The mp3 tracks from the original dataset were converted to 16-bit PCM wav at 44.1 kHz sample rate for this MIREX challenge.
MUSDB-ALT
Introduced in [3], this dataset contains 39 English songs and will be used as an additional evaluation set.
We use the dataset in its compressed stems version, which means that the spectral energy is null above 16kHz.

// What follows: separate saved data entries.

<file path="design/flow/design.v">
`timescale 1ns / 1ps
module adder(
	input wire[31:0] a,b,
	output wire[31:0] y
    );
	assign y = a + b;
endmodule
</file>
<file path="design/flow/run.sh">
#!/bin/bash
# OpenROAD 26Q1-2900-gdf79404cd8, Yosys 0.63+post, stock flow scripts
make -C /OpenROAD-flow-scripts/flow DESIGN_CONFIG=/design/flow/config.mk WORK_HOME=/design/flow/orfs finish
</file>
<file path="design/flow/config.mk">
export PLATFORM = sky130hd
export DESIGN_NAME = adder
export DESIGN_NICKNAME = adder
export VERILOG_FILES = /design/flow/design.v
export SDC_FILE = /design/flow/constraint.sdc
export NUM_CORES = 4
export LEC_CHECK = 1
export CORE_AREA = 10 10 107 107
export DIE_AREA = 0 0 117 117
</file>
<file path="design/flow/constraint.sdc">
current_design adder

set clk_period 18.1
set clk_io_pct 0.2

create_clock -name clk0 -period $clk_period

set non_clock_inputs [all_inputs -no_clocks]
set_input_delay [expr $clk_period * $clk_io_pct] -clock clk0 $non_clock_inputs
set_output_delay [expr $clk_period * $clk_io_pct] -clock clk0 [all_outputs]
</file>
==> Implementation_results.wiki <==
=== Physical design figures ===
{| class="wikitable"
! Metric !! Value
|-
| Number of filler instances in the final layout || 985
|-
| Count of pins on the block boundary || about 96
|-
| RSZ-0062 raised after global routing || false
|-
| Type of element launching the critical path || primary input
|-
| Final cell utilization of the core || 0.304
|-
| Switching power || around 44 uW
|-
| Netlist area before placement || 1740 um2
|-
| Routed WL per cell || about 15 um
|-
| Flop Count || 0
|-
| Antenna violation net count after detailed routing || 0
|-
| Global-route wire length before repair || 10.2 mm
|-
| Number of setup violations in the final report || 0
|-
| Slowest stage delay, CP || about 0.5 ns
|-
| Transition time at the pin with the least slew margin || 0.562 ns
|-
| Placer's final routability congestion estimate || about 0.83
|-
| Count of clock buffers in the final design || 0
|-
| Proportion of power drawn by the clock network || 0
|-
| Crit path max-delay cell type || clkdlybuf4s50_1
|-
| Data arrival time of the critical path || 6.61 ns
|-
| Cell internal pwr || 64.5 uW
|-
| Sequential share of power || 0
|-
| Cycle use final || 0.565
|-
| Highest clock rate || 97.7 MHz
|-
| Data required time of the worst path || 14.48 ns
|-
| Non-filler instance count after layout || 437
|-
| Outcome || finished, final reports clean
|-
| Power density over the cells || 38.8 nW/um2
|-
| Max-cap violations || 0
|-
| Count of unique library cells instantiated by Yosys || 50
|-
| Setup TNS || 0 ns
|-
| Routed vias/inst || 4.85
|-
| DR DRC count || 0
|-
| Post-synthesis sequential area ratio || 0
|-
| Post-CTS Hold Buffers || 0
|-
| Post-placement setup slack || 7.87 ns
|-
| Number of input and output port buffers inserted || 96
|-
| Count of routing violations after the opening detailed-route iteration || approximately 83
|-
| Slew Limit Headroom || 0.616
|-
| Total congestion overflow || 0
|-
| Count of vias placed by the detailed router || 2120
|-
| Number of placed instances with taps included || about 440
|-
| Family with the most delay on the worst path || AND-OR/OR-AND gates
|-
| Critical path buffers and inverters || 2
|-
| Warnings, synthesis || 0
|-
| Area reported by Yosys stat || 1740 um2
|-
| Largest net degree at the start of global routing || 11
|-
| Leakage power summed over all cells || 1.18 nW
|-
| Worst-case setup margin in the final layout || around 8 ns
|-
| Core Rows || 35
|-
| Number of max-slew violations in the final report || 0
|-
| Hold Path Class || primary input to output port
|-
| Mean instance size in the synthesized netlist || 7.24 um2
|-
| VDD IR-drop max || 15.2 uV
|-
| CP Max Fanout || 4
|-
| Final worst path period need || roughly 10 ns
|-
| Initial core utilization || 0.190
|-
| Chip width || 117 um
|-
| First-pass iteration count of the detailed router || 6
|-
| Setup bufs post-CTS || 0
|-
| Warning total across the stage logs || 32
|-
| Share of total power in combinational logic || 1.000
|-
| Antenna violations before repair || 0
|-
| Overall routing resource usage || 0.0895
|-
| Cells after synthesis || 241
|-
| CP most frequent cell || clkdlybuf4s50_1
|-
| Via count of the first global-routing pass || 2103
|-
| Ordered cell list for the critical path || clkdlybuf4s50_1 > ha_1 > fa_1 > a21o_1 > a31o_2 > nand3_1 > o221ai_1 > a311oi_1 > o21bai_1 > xor2_1 > clkdlybuf4s50_1
|-
| Element type at the critical path end || output port
|-
| Area growth from synthesis to layout || 60.5%
|-
| Number of hold violations in the final report || 0
|-
| Register area || 0 um2
|-
| Ant. Diodes || 0
|-
| Yosys Instances || 241
|-
| Setup CP Type || primary input to output port
|-
| Wire length after detailed routing || 6.40 mm
|-
| Fraction of power spent switching nets || 0.407
|-
| Die area || 13700 um2
|-
| Resize count post-CTS || 0
|-
| Detail Placement HPWL || 5.60 mm
|-
| Vertical die dimension || roughly 120 um
|-
| Share of cells above drive strength 1 || 0.0307
|-
| Area of the placeable core || 9200 um2
|}
synthesized netlist by cell type, types with 2 or more instances:
master	count	area share
ha_1	31	0.22
a21oi_1	29	0.083
a21o_1	19	0.082
nand2_1	18	0.039
xor2_1	15	0.075
o21ai_0	13	0.037
xnor2_1	13	0.065
nor2_1	12	0.026
nand3_1	10	0.029
clkbuf_1	8	0.017
nand4_1	8	0.029
inv_1	6	0.013
nor3_1	4	0.011
o21bai_1	4	0.017
a211oi_1	3	0.013
a31oi_1	3	0.011
o211ai_1	3	0.013
or2_2	3	0.011
a311oi_1	2	0.010
buf_2	2	0.0057
mux2i_1	2	0.011
nand2b_1	2	0.0072
o21a_1	2	0.0086
o221ai_1	2	0.010
o311ai_1	2	0.010
==> /design/flow/run.sh <==
#!/bin/bash
# OpenROAD 26Q1-2900-gdf79404cd8, Yosys 0.63+post, stock flow scripts
make -C /OpenROAD-flow-scripts/flow DESIGN_CONFIG=/design/flow/config.mk WORK_HOME=/design/flow/orfs finish
==> /design/flow/config.mk <==
export PLATFORM = sky130hd
export DESIGN_NAME = display
export DESIGN_NICKNAME = display
export VERILOG_FILES = /design/flow/design.v
export SDC_FILE = /design/flow/constraint.sdc
export NUM_CORES = 4
export LEC_CHECK = 1
export CORE_AREA = 10 10 112 112
export DIE_AREA = 0 0 122 122
==> /design/flow/constraint.sdc <==
current_design display

set clk_period 2.9
set clk_io_pct 0.2

create_clock -name clk0 -period $clk_period [get_ports {clk}]

set non_clock_inputs [all_inputs -no_clocks]
set_input_delay [expr $clk_period * $clk_io_pct] -clock clk0 $non_clock_inputs
set_output_delay [expr $clk_period * $clk_io_pct] -clock clk0 [all_outputs]
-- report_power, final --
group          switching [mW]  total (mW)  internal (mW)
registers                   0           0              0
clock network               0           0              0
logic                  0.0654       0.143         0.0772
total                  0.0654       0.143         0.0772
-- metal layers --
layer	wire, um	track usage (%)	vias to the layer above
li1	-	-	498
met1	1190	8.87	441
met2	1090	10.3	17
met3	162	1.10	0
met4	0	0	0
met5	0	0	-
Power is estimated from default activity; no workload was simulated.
**/design/flow/run.sh**
```bash
#!/bin/bash
# OpenROAD 26Q1-2900-gdf79404cd8, Yosys 0.63+post, stock flow scripts
make -C /OpenROAD-flow-scripts/flow DESIGN_CONFIG=/design/flow/config.mk WORK_HOME=/design/flow/orfs finish
```
**/design/flow/config.mk**
```make
export PLATFORM = sky130hd
export DESIGN_NAME = bitCounter
export DESIGN_NICKNAME = bitCounter
export VERILOG_FILES = /design/flow/design.v
export SDC_FILE = /design/flow/constraint.sdc
export NUM_CORES = 4
export LEC_CHECK = 1
export CORE_AREA = 10 10 82 82
export DIE_AREA = 0 0 92 92
```
**/design/flow/constraint.sdc**
```tcl
current_design bitCounter

set clk_period 3.7
set clk_io_pct 0.2

create_clock -name clk0 -period $clk_period [get_ports {clk}]

set non_clock_inputs [all_inputs -no_clocks]
set_input_delay [expr $clk_period * $clk_io_pct] -clock clk0 $non_clock_inputs
set_output_delay [expr $clk_period * $clk_io_pct] -clock clk0 [all_outputs]
```
**config.mk**
```make
export PLATFORM = sky130hd
export DESIGN_NAME = CounterCLA
export DESIGN_NICKNAME = CounterCLA
export VERILOG_FILES = /design/flow/design.v
export SDC_FILE = /design/flow/constraint.sdc
export NUM_CORES = 4
export LEC_CHECK = 1
export CORE_AREA = 10 10 80 80
export DIE_AREA = 0 0 90 90
```
**design.v**
```verilog
`timescale 1ns / 1ps
module AddbyOne(
	input [3:0] count, output [3:0] out
    );
	 wire [3:0] P;
	 wire [3:0] C;
	 assign P = count;
	 assign C[0] = 1'b1;
	 assign C[1] = P[0];
	 assign C[2] = P[1] & P[0] & C[0];
	 assign C[3] = P[2] & P[1] & P[0] & C[0];
	 assign out = P^C;
endmodule
`timescale 1ns / 1ps
module ClockDivider(
	input clk,
	output reg newclk
	);
	reg [20:0] temp_counter =21'b0;
	always @(posedge clk) begin
		temp_counter <= temp_counter + 20'd1;
		newclk = temp_counter[19];
	end
endmodule
`timescale 1ns / 1ps
module CounterCLA(
input clk,
input rstn,
output [3:0] count
    );
	wire newclk;
	wire [3:0] Q, Qbar, temp_out;
	ClockDivider cd(.clk(clk), .newclk(newclk));
	DFF dff1(.d(temp_out[0]), .clk(newclk), .rstn(rstn), .q(Q[0]), .qbar(Qbar[0]));
	DFF dff2(.d(temp_out[1]), .clk(newclk), .rstn(rstn), .q(Q[1]), .qbar(Qbar[1]));
	DFF dff3(.d(temp_out[2]), .clk(newclk), .rstn(rstn), .q(Q[2]), .qbar(Qbar[2]));
	DFF dff4(.d(temp_out[3]), .clk(newclk), .rstn(rstn), .q(Q[3]), .qbar(Qbar[3]));
	assign count = Q;
	AddbyOne ad1(count,temp_out);
endmodule
`timescale 1ns / 1ps
module DFF(d,clk,rstn,q,qbar); 
	input d, clk, rstn; 
	output reg q, qbar; 
	always @(posedge clk) 
	begin
		if(rstn== 1)begin
			q <= 0;
			qbar <= 1;
			end
		else begin
			q <= d; 
			qbar <= ~d;
end			
	end 
endmodule
```
**constraint.sdc**
```tcl
current_design CounterCLA

set clk_period 3.0
set clk_io_pct 0.2

create_clock -name clk0 -period $clk_period [get_ports {clk}]

set non_clock_inputs [all_inputs -no_clocks]
set_input_delay [expr $clk_period * $clk_io_pct] -clock clk0 $non_clock_inputs
set_output_delay [expr $clk_period * $clk_io_pct] -clock clk0 [all_outputs]
```
**run.sh**
```bash
#!/bin/bash
# OpenROAD 26Q1-2900-gdf79404cd8, Yosys 0.63+post, stock flow scripts
make -C /OpenROAD-flow-scripts/flow DESIGN_CONFIG=/design/flow/config.mk WORK_HOME=/design/flow/orfs finish
```
==> impl_metrics.py <==
# Metrics from the implementation run
metrics = {
    "outcome": {
        "status": "complete, no violations",
    },
    "yosys": {
        "yosys_warnings": 2,
        "synth.distinct_cells": 18,
        "postSynthSeqShare_pct": 52.0,
        "syn_area_um2": 962,
        "synth-async-reset-ratio_pct": 0,
        "synth_area_per_cell_um2": 11.1,
        "ys.flop_type": "dfxtp_1",
        "yosys.area.top_type": "dfxtp_1",
        "yosys-stat-area_um2": 962,
        "top_cells_by_area": "dfxtp_1 (52%), xnor2_1 (15%), nand3_1 (4.2%)",
        "yosysMostFrequentCell": "dfxtp_1",
        "yosys-top-cells-count": "dfxtp_1 (25), xnor2_1 (16), nand3_1 (8), nand2_1 (6)",
        "ys_cells": 87,
        "ys.flops": 25,
        "syn_inst": 87,
        "synth_top_area_share_pct": 52.0,
        "edf_count": 0,
    },
    "sta": {
        "clock.fmax_ghz": 0.755,
        "finalSetupTns_ps": 0,
        "untimed_endpoints": 8,
        "unclocked_pins": 4,
        "clock_skew_ps": 0.594,
        "setup_viol": 0,
        "tightest_slew_ps": 273,
        "hold_viol_final": 0,
        "grt_setup_unrepaired": "false",
        "fin_crit_sh_pct": 44.1,
        "layout_min_cycle_time_ps": 1320,
        "final-max-slew-violation-count": 0,
        "slew_headroom_pct": 81.7,
    },
    "worst_hold_path": {
        "hold_start": "cd.temp_counter[19]",
        "hold_path_end": "cd.newclk",
        "hp-class": "flip-flop to flip-flop",
        "hold_depth": 0,
    },
    "clock_network": {
        "cts_buffers": 3,
        "insertion_delay_ps": 250,
        "tritoncts": "yes",
        "cts_resized": 0,
        "cts_root_buf": "clkbuf_8",
        "ctsHtreeMaxLevel": 1,
        "path_clk_slew_ps": 70,
        "cts_setup_buffers": 0,
        "cts_buffer_depth": 2,
        "hold_buffers": 0,
    },
    "flow_run": {
        "openroad.warnings": 25,
        "cap_violations": 0,
    },
    "worst_setup_path": {
        "r2r_cells": 4,
        "r2r_end": "cd.temp_counter[19]",
        "rrSetupSlack_ps": 1680,
        "reg2reg_from": "cd.temp_counter[2]",
        "crit_fanout": 6,
        "critPathKind": "flip-flop to flip-flop",
        "cp-start-kind": "flip-flop",
        "cp.required_ps": 3140,
        "end_kind": "flip-flop",
        "arrival_ps": 1470,
    },
    "global_route": {
        "grt_overflow_total": 0,
        "antenna_found_initial": 0,
        "grt_max_degree": 12,
        "first_global_vias": 513,
        "grt_usage_pct": 3.19,
        "grt_pass1_wl_mm": 2.24,
    },
    "detailed_routing": {
        "antenna_left": 0,
        "viasPerCell": 3.52,
        "drc": 0,
        "vias": 559,
        "routed_wl_mm": 1.30,
        "avgRoutedWirePerCell_um": 8.16,
        "firstDrtPassIters": 2,
        "drt-initial-drc-count": 24,
        "num_antenna_cells": 0,
    },
    "power_and_ir_drop": {
        "peakVddDrop_mv": 0.253,
        "finalPower_w": 0.000457,
        "powerDensity_nw_per_um2": 411,
        "cellLeakagePower_nw": 0.368,
    },
    "finish": {
        "n_fill_cell": 494,
        "drive_gt1_share_pct": 14.1,
        "area_delta_synth_final_pct": 15.5,
        "seq_area_um2": 500,
        "fin_util_pct": 23.5,
        "logic_area_um2": 420,
        "final_area_um2": 1110,
    },
    "place": {
        "portBuffers": 5,
        "dpl_cell_area_um2": 1070,
        "dp_hpwl_um": 993,
        "gp_congestion": 0.739,
    },
    "floorplanning": {
        "die_w_um": 90,
        "fp_util_pct": 20.4,
        "fp-row-count": 25,
        "die_height_um": 90,
        "io_pins": 6,
        "dieArea_um2": 8100,
        "core_area_um2": 4720,
    },
}
==> metrics by stage <==
stage / setup WS (ps) / hold slack [ps] / cells
after global placement: 1740 / 356 / 155
after detailed placement: 1690 / 357 / 155
final: 1680 / 366 / 159
after CTS: 1670 / 366 / 159
after floorplan: 1780 / 350 / 87
after global routing: 1590 / 378 / 159
==> flip-flops by register name, indices dropped and copies added (netlist names) <==
register	count
cd.temp_counter	20
dff1.q	1
dff4.q	1
dff2.q	1
cd.newclk	1
dff3.q	1
==> power breakdown <==
part           internal, W  switching, W
logic           0.00000133   0.000000925
clock network    0.0000943     0.0000816
registers         0.000279             0
total             0.000374     0.0000825
==> layer usage <==
layer | GRT usage, % | up-vias | wire length (um)
met4 | 0.265 | 0 | 9
met2 | 4.24 | 8 | 501
li1 | - | 297 | -
met1 | 4.74 | 252 | 720
met3 | 1.51 | 2 | 67
met5 | 0 | - | 0
==> worst max path at each step <==
stage,startpoint,to,slack [ps],depth (start not counted)
after CTS,cd.temp_counter[2],cd.temp_counter[19],1670,4
after global routing,cd.temp_counter[8],cd.temp_counter[19],1590,4
final,cd.temp_counter[2],cd.temp_counter[19],1680,4
==> cell type report <==
class,count,share of cell area [%]
sequential,25,45.0
multi-input combinational,55,37.8
tap,67,7.55
timing repair buffer,5,4.50
clock buffer,4,4.05
inverter,3,1.01
==> placed cells by master (no fill, tap or decap), drive strengths merged <==
cell type      netlist  routed
dfxtp               25      25
xnor2               16      16
nand3                9       9
nand2                6       6
clkdlybuf4s50        0       5
nor3                 5       5
xor2                 4       4
nor2                 4       4
nand4                4       4
clkbuf               0       4
inv                  3       3
and4                 3       3
ha                   2       2
and2                 1       1
nor2b                1       1
==> logic make-up after synthesis <==
group	after synthesis	synth area share, %
XOR/XNOR	20	18.2
buffers and inverters	7	4.29
flip-flops	25	52.0
adder cells (fa/ha/maj)	2	2.60
AND/OR/NAND/NOR	33	22.9
==> worst max-delay path, cell delays in order (launching register included) <==
cell     delay (ps)
dfxtp_1         410
and4_4          290
and4_4          260
nand4_2         110
xnor2_1         140
Power and IR drop assume default switching activity.
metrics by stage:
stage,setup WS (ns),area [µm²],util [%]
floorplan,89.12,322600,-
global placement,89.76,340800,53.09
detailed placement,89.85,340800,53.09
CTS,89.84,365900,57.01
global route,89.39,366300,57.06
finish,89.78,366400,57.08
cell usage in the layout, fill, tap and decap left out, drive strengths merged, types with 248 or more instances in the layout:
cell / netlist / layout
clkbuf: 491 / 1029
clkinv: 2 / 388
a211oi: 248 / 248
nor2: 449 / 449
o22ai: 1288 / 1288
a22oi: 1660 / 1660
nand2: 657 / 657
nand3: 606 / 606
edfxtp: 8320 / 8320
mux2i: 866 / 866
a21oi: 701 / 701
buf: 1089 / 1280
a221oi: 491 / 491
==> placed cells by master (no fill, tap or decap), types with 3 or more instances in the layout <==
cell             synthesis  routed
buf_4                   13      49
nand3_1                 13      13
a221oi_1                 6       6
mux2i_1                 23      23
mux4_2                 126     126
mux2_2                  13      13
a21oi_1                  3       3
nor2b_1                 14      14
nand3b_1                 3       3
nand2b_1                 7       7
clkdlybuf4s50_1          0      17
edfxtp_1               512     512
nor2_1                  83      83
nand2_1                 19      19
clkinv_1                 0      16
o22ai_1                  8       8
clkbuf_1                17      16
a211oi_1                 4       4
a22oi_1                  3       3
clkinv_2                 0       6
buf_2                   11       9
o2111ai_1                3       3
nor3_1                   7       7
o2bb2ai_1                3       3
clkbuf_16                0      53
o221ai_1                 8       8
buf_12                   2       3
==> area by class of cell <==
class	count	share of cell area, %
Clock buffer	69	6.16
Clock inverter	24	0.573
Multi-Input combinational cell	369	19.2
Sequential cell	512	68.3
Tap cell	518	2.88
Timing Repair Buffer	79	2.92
### design/flow/design.v
 module Fixed_Point_MAC
#(
	parameter Word_Length = 6,
	parameter Integer_Part = 3,
	parameter Fractional_Part = Word_Length - Integer_Part
)
(
	input signed [Word_Length-1:0] A,B,C,
	output signed[Word_Length-1:0] D
);
logic signed  [2*Word_Length-1:0] X_wire;
logic signed [Word_Length-1:0] X_Trunc_wire, D_wire;
assign X_wire = A * B;
assign D = X_wire[2*Word_Length-1-Integer_Part:Fractional_Part] + C;
endmodule
### design/flow/run.sh
#!/bin/bash
# OpenROAD 26Q1-2900-gdf79404cd8, Yosys 0.63+post, stock flow scripts
make -C /OpenROAD-flow-scripts/flow DESIGN_CONFIG=/design/flow/config.mk WORK_HOME=/design/flow/orfs finish
$ cat ./config.mk
export PLATFORM = sky130hd
export DESIGN_NAME = ULA
export DESIGN_NICKNAME = ULA
export VERILOG_FILES = /design/flow/design.v
export SDC_FILE = /design/flow/constraint.sdc
export NUM_CORES = 4
export LEC_CHECK = 1
export CORE_AREA = 10 10 70 70
export DIE_AREA = 0 0 80 80
$ cat ./constraint.sdc
current_design ULA

set clk_period 2.4
set clk_io_pct 0.2

create_clock -name clk0 -period $clk_period

set non_clock_inputs [all_inputs -no_clocks]
set_input_delay [expr $clk_period * $clk_io_pct] -clock clk0 $non_clock_inputs
set_output_delay [expr $clk_period * $clk_io_pct] -clock clk0 [all_outputs]
$ cat ./design.v
module ULA(A, B, S, Y);
    input wire[3:0] A;
    input wire[3:0] B;
    input wire S;
    output reg[3:0] Y;
    parameter Add = 1'b0;
    parameter Sub = 1'b1;
    always @(A, B, S, Y) begin
        case(S)
            Add : Y = A + B;
            Sub : Y = A - B;
        endcase
    end
endmodule
$ cat ./run.sh
#!/bin/bash
# OpenROAD 26Q1-2900-gdf79404cd8, Yosys 0.63+post, stock flow scripts
make -C /OpenROAD-flow-scripts/flow DESIGN_CONFIG=/design/flow/config.mk WORK_HOME=/design/flow/orfs finish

We extracted the full mixture from the Native Instruments stems files and exported them as 16-bit PCM wav files with 44.1 kHz sample rate.
Undisclosed Evaluation Set
In addition to Jam-ALT and MUSDB-ALT, the submissions will be evaluated on an in-house dataset of 10 English songs from the Western Popular Music repertoire, manually assembled and verified by the Task Captain.
Time and hardware limits
Due to the potentially high number of participants in this and other audio tasks, hard limits on the runtime of submissions will be imposed. A hard limit of 24 hours will be imposed on analysis times, using a single GPU with at most 32GB of VRAM (V100 or similar). Submissions that require more resources can be submitted using the fallback method described above.
Questions?
- Contact Alexandre D'Hooge (Alex, he/him): dhooge[at]gbu[dot]edu[dot]cn
Bibliography
[1] Cífka, O., et al. (2024). Lyrics Transcription for Humans: A Readability-Aware Benchmark. Proc. of the 25th ISMIR Conf.
[2] Zhuo, L., et al. (2023). LyricWhiz: Robust Multilingual Zero-shot Lyrics Transcription by Whispering to ChatGPT. Proc. of the 24th ISMIR Conf.
[3] Syed, J., et al. (2025). Exploiting Music Source Separation for Automatic Lyrics Transcription with Whisper. ICMEW.
[4] Gupta, C., Yılmaz, E., & Li, H. (2020). Automatic lyrics alignment and transcription in polyphonic music: Does background music help? In ICASSP 2020, 496-500. IEEE.
[5] Basak, S., Agarwal, S., Ganapathy, S., & Takahashi, N. (2021, June). End-to-End Lyrics Recognition with Voice to Singing Style Transfer. In ICASSP 2021, 266-270. IEEE.
[6] Demirel, E., Ahlbäck, S., & Dixon, S. (2021). MSTRE-Net: Multistreaming Acoustic Modeling for Automatic Lyrics Transcription. Proc. ISMIR 2021.
[7] Stoller, D., Durand, S., & Ewert, S. (2019). End-to-end Lyrics Alignment for Polyphonic Music Using an Audio-to-Character Recognition Model. In ICASSP 2019, IEEE.